--- src/rtl/ex_operand_issue_if.sv ---
// Bundle of ID inputs, producer feedback, control and EX outputs of the issue stage.
interface ex_operand_issue_if;
  import ex_operand_issue_pkg::*;

  logic              id_valid;
  logic [REG_AW-1:0] id_rs1;
  logic [REG_AW-1:0] id_rs2;
  logic [XLEN-1:0]   id_rs1_data;
  logic [XLEN-1:0]   id_rs2_data;
  logic [XLEN-1:0]   id_imm;
  logic [XLEN-1:0]   id_pc;
  logic              id_asel;
  logic              id_bsel;
  logic [2:0]        id_aluop;
  logic              id_unsigned;
  logic [REG_AW-1:0] id_rd;
  logic              id_regwrite;
  logic              id_memread;

  logic [REG_AW-1:0] mem_rd;
  logic              mem_regwrite;
  logic [XLEN-1:0]   mem_data;
  logic [REG_AW-1:0] wb_rd;
  logic              wb_regwrite;
  logic [XLEN-1:0]   wb_data;

  logic              flush;
  logic              hold;

  logic              stall_id;
  logic [XLEN-1:0]   Ain;
  logic [XLEN-1:0]   Bin;
  logic [XLEN-1:0]   COMPAin;
  logic [XLEN-1:0]   COMPBin;
  logic [2:0]        ALUop;
  logic              Unsigned;
  logic              ex_valid;
  logic [REG_AW-1:0] ex_rd;
  logic              ex_regwrite;
  logic              ex_memread;

  // Driver side: ID, producers and control.
  modport master (
    output id_valid, id_rs1, id_rs2, id_rs1_data, id_rs2_data, id_imm, id_pc,
           id_asel, id_bsel, id_aluop, id_unsigned, id_rd, id_regwrite, id_memread,
           mem_rd, mem_regwrite, mem_data, wb_rd, wb_regwrite, wb_data, flush, hold,
    input  stall_id, Ain, Bin, COMPAin, COMPBin, ALUop, Unsigned,
           ex_valid, ex_rd, ex_regwrite, ex_memread
  );

  // Issue stage side.
  modport slave (
    input  id_valid, id_rs1, id_rs2, id_rs1_data, id_rs2_data, id_imm, id_pc,
           id_asel, id_bsel, id_aluop, id_unsigned, id_rd, id_regwrite, id_memread,
           mem_rd, mem_regwrite, mem_data, wb_rd, wb_regwrite, wb_data, flush, hold,
    output stall_id, Ain, Bin, COMPAin, COMPBin, ALUop, Unsigned,
           ex_valid, ex_rd, ex_regwrite, ex_memread
  );

endinterface
[config.mk]
export PLATFORM = sky130hd
export DESIGN_NAME = pipe_main_control
export DESIGN_NICKNAME = d
export VERILOG_FILES = /design/src/rtl/pipe_main_control.sv
export SDC_FILE = /design/constraint.sdc
export NUM_CORES = 1
export LEC_CHECK = 0
export BUFFER_PORTS_ARGS = -buffer_cell sky130_fd_sc_hd__buf_4
export CAP_MARGIN = 25
export CORE_UTILIZATION = 48
export CTS_BUF_LIST = sky130_fd_sc_hd__clkbuf_4
export DETAILED_ROUTE_END_ITERATION = 6
export PLACE_DENSITY = 0.83
export SLEW_MARGIN = 40
export SYNTH_ARGS = -nofsm -noshare
export SYNTH_HDL_FRONTEND = slang
export SYNTH_SLANG_ARGS = --single-unit
[constraint.sdc]
create_clock -name i_clk -period 3 [get_ports i_clk]
set_input_delay 0.9 -clock i_clk [delete_from_list [all_inputs] [get_ports i_clk]]
set_output_delay 0.9 -clock i_clk [all_outputs]
set_load 0.03 [all_outputs]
──────────────────────────────
DIRECTIONS: Copy each line of the listing above that contains the word "constraint".

EXPECTED ANSWER:
export SDC_FILE = /design/constraint.sdc
[constraint.sdc]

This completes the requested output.